The People of Medieval Scotland website is an outcome of three projects: The Paradox of Medieval Scotland (2007-2010); The Breaking of Britain (2010-2013); and The Community of the Realm in Scotland (2017-2020), all funded by the Arts and Humanities Research Council (AHRC), and the Transformation of Gaelic Scotland in the Twelfth and Thirteenth Centuries (2013-2016), funded by the Leverhulme Trust.
The database contains all information that can be assembled about every individual involved in actions in Scotland or relating to Scotland in documents written between the death of Malcolm III on 13 November 1093 and Robert I's parliament at Cambuskenneth on 6 November 1314. The bounds of the kingdom of the Scots changed during this period; for the sake of consistency, the database covers all the territory that had become part of Scotland by the death of Alexander III. (This means that the Isle of Man and Berwick are included, but Orkney and Shetland are not.) Also, the database is not simply a list of everyone who is ever mentioned. It is designed to reflect the interactions and relationships between people as this is represented in the documents, and results can be viewed via interactive network diagram visualisations and geographical maps.
The database draws on over 8600 documents from this period that are directed by one or more individuals to others (either by name or in general terms). This allows the database to be structured according to the formal aspects of these documents, giving it the potential to be used not only a source of information, but also as a means of investigating the ways in which social relationships were mediated by the documents themselves. This additional dimension is not, however, given in the case of documents which pertain to English administration in Scotland (dated after 10 June 1291 when Edward I was recognised as overlord of Scotland). These documents are treated as a special category in the database, English Royal Administration (ERA).
It is important to bear in mind that this corpus of documents offers only a limited view of society. Some aspects came to be recorded routinely: the database makes it possible to see what these were, when they became routine and the particular types of document involved. Other aspects were only mentioned in passing, if at all, or were taken for granted without being stated in the text. A glossary has been provided to make it easier for beginners to make full use of the database's facilities, and also to allow experts to see how some of the more contentious technical terms have been applied. Although the corpus of documents used for the database represents the vast majority of sources for the history of Scotland in this period, it is important to note that other types of source, notably chronicles, are not included. (The principal Scottish chronicle for the 12th and 13th centuries, The Chronicle of Melrose, is being edited and translated as part of The Breaking of Britain project.)

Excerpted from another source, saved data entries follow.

File: config.mk
export PLATFORM = sky130hd
export DESIGN_NAME = kitchen_grid_state
export DESIGN_NICKNAME = d
export VERILOG_FILES = /design/src/rtl/kitchen_grid_state.sv
export SDC_FILE = /design/constraint.sdc
export NUM_CORES = 2
export LEC_CHECK = 0
export CAP_MARGIN = 20
export CELL_PAD_IN_SITES_DETAIL_PLACEMENT = 2
export CELL_PAD_IN_SITES_GLOBAL_PLACEMENT = 2
export CORE_UTILIZATION = 31
export DETAILED_ROUTE_END_ITERATION = 16
export PLACE_DENSITY_LB_ADDON = 0.05
export SLEW_MARGIN = 10
export SYNTH_ARGS = -nofsm -noshare
export SYNTH_HDL_FRONTEND = slang
export SYNTH_SLANG_ARGS = --single-unit
File: constraint.sdc
create_clock -name pixel_clk_in -period 6.56 [get_ports pixel_clk_in]
set_clock_uncertainty 0.1 [all_clocks]
set_input_delay 1.312 -clock pixel_clk_in [delete_from_list [all_inputs] [get_ports pixel_clk_in]]
set_output_delay 1.312 -clock pixel_clk_in [all_outputs]
set_load 0.03 [all_outputs]
File: src/rtl/kitchen_grid_state.sv
// Owns the 8x13 kitchen object grid. Player requests edit a shadow copy, frame ticks advance
// pot timers, and the shadow is published to the display grid only between frames.
//
// state  | meaning
// IDLE   | waiting for a frame tick (or pended tick) or an action request
// ACT    | evaluating the latched request against shadow grid and held object
// SCAN   | walking the 104 cells, advancing pot cook/burn counters
// COMMIT | copying shadow grid to object_grid_out
module kitchen_grid_state #(
    parameter int COOK_FRAMES = 180,
    parameter int BURN_FRAMES = 240
) (
    input  logic                   pixel_clk_in,
    input  logic                   rst_in,
    input  logic                   frame_tick_in,
    input  logic                   action_valid_in,
    output logic                   action_ready_out,
    input  logic [1:0]             action_type_in,
    input  logic [2:0]             action_x_in,
    input  logic [3:0]             action_y_in,
    input  logic [3:0]             spawn_obj_in,
    output logic [3:0]             held_out,
    output logic                   action_done_out,
    output logic                   action_ok_out,
    output logic                   scan_busy_out,
    output logic [7:0][12:0][3:0]  object_grid_out
);

    typedef enum logic [1:0] {IDLE, ACT, SCAN, COMMIT} state_t;

    localparam logic [7:0] COOK_LIM = 8'(COOK_FRAMES);
    localparam logic [7:0] BURN_LIM = 8'(BURN_FRAMES);
    localparam logic [6:0] LAST_CELL = 7'd103;

    localparam logic [1:0] T_INTERACT   = 2'd0;
    localparam logic [1:0] T_CHOP       = 2'd1;
    localparam logic [1:0] T_EXTINGUISH = 2'd2;
    localparam logic [1:0] T_SPAWN      = 2'd3;

    state_t      state;
    logic        pending;
    logic [6:0]  scan_idx;
    logic [3:0]  shadow [0:103];
    logic [7:0]  cnt    [0:103];

    logic [1:0]  req_type;
    logic [2:0]  req_x;
    logic [3:0]  req_y;
    logic [3:0]  req_obj;

    logic        req_in_range;
    logic [6:0]  req_idx;
    logic [3:0]  cur;
    logic        act_ok;
    logic [3:0]  act_cell;
    logic [3:0]  act_held;
    logic [3:0]  sc_cell;
    logic [7:0]  sc_inc;

    assign action_ready_out = (state == IDLE) && !pending;
    assign scan_busy_out    = (state == SCAN) || (state == COMMIT);

    // Out-of-range columns are steered to cell 0 so the lookup never leaves the array.
    assign req_in_range = (req_y <= 4'd12);
    assign req_idx      = req_in_range ? (7'(req_x) * 7'd13 + 7'(req_y)) : 7'd0;
    assign cur          = shadow[req_idx];
    assign sc_cell      = shadow[scan_idx];
    assign sc_inc       = cnt[scan_idx] + 8'd1;

    always_comb begin
        act_ok   = 1'b0;
        act_cell = cur;
        act_held = held_out;
        if (req_in_range) begin
            case (req_type)
                T_INTERACT: begin
                    if (held_out == 4'd0 && (cur == 4'd1 || cur == 4'd2 || cur == 4'd3 ||
                                             cur == 4'd4 || cur == 4'd10)) begin
                        act_ok = 1'b1; act_held = cur;  act_cell = 4'd0;
                    end else if (held_out == 4'd3 && cur == 4'd7) begin
                        act_ok = 1'b1; act_held = 4'd4; act_cell = 4'd5;
                    end else if (held_out == 4'd2 && cur == 4'd5) begin
                        act_ok = 1'b1; act_held = 4'd0; act_cell = 4'd6;
                    end else if (held_out != 4'd0 && cur == 4'd0) begin
                        act_ok = 1'b1; act_held = 4'd0; act_cell = held_out;
                    end
                end
                T_CHOP: begin
                    if (cur == 4'd1) begin
                        act_ok = 1'b1; act_cell = 4'd2;
                    end
                end
                T_EXTINGUISH: begin
                    if (held_out == 4'd10 && cur == 4'd9) begin
                        act_ok = 1'b1; act_cell = 4'd0;
                    end else if (held_out == 4'd10 && cur == 4'd8) begin
                        act_ok = 1'b1; act_cell = 4'd5;
                    end
                end
                T_SPAWN: begin
                    if (cur == 4'd0 && req_obj <= 4'd10) begin
                        act_ok = 1'b1; act_cell = req_obj;
                    end
                end
                default: act_ok = 1'b0;
            endcase
        end
    end

    always_ff @(posedge pixel_clk_in) begin
        if (rst_in) begin
            for (int i = 0; i < 104; i++) begin
                shadow[i] <= 4'd0;
                cnt[i]    <= 8'd0;
            end
            object_grid_out <= '0;
            held_out        <= 4'd0;
            action_done_out <= 1'b0;
            action_ok_out   <= 1'b0;
            state           <= IDLE;
            pending         <= 1'b0;
            scan_idx        <= 7'd0;
            req_type        <= 2'd0;
            req_x           <= 3'd0;
            req_y           <= 4'd0;
            req_obj         <= 4'd0;
        end else begin
            action_done_out <= 1'b0;
            action_ok_out   <= 1'b0;
            case (state)
                IDLE: begin
                    if (frame_tick_in || pending) begin
                        pending  <= 1'b0;
                        scan_idx <= 7'd0;
                        state    <= SCAN;
                    end else if (action_valid_in) begin
                        req_type <= action_type_in;
                        req_x    <= action_x_in;
                        req_y    <= action_y_in;
                        req_obj  <= spawn_obj_in;
                        state    <= ACT;
                    end
                end
                ACT: begin
                    action_done_out <= 1'b1;
                    action_ok_out   <= act_ok;
                    if (act_ok) begin
                        shadow[req_idx] <= act_cell;
                        cnt[req_idx]    <= 8'd0;
                        held_out        <= act_held;
                    end
                    if (frame_tick_in) pending <= 1'b1;
                    state <= IDLE;
                end
                SCAN: begin
                    // Limits are 1..255, so the transition always fires before the counter can wrap.
                    if (sc_cell == 4'd6) begin
                        if (sc_inc == COOK_LIM) begin
                            shadow[scan_idx] <= 4'd7;
                            cnt[scan_idx]    <= 8'd0;
                        end else begin
                            cnt[scan_idx] <= sc_inc;
                        end
                    end else if (sc_cell == 4'd7) begin
                        if (sc_inc == BURN_LIM) begin
                            shadow[scan_idx] <= 4'd8;
                            cnt[scan_idx]    <= 8'd0;
                        end else begin
                            cnt[scan_idx] <= sc_inc;
                        end
                    end else begin
                        cnt[scan_idx] <= 8'd0;
                    end
                    if (scan_idx == LAST_CELL) state <= COMMIT;
                    else                       scan_idx <= scan_idx + 7'd1;
                end
                COMMIT: begin
                    for (int x = 0; x < 8; x++)
                        for (int y = 0; y < 13; y++)
                            object_grid_out[x][y] <= shadow[x*13 + y];
                    state <= IDLE;
                end
                default: state <= IDLE;
            endcase
        end
    end

endmodule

The great majority of these documents have been published. Where there was a choice of editions, the most modern has been used. The project is particularly grateful to Elsa Hamilton, Cynthia Neville, Norman Shead, and Keith Stringer for making their unpublished editions of significant bodies of charters available. For each document a note is provided to indicate the publication that has been used. In some cases it has been necessary to go back to a manuscript source rather than use an edition.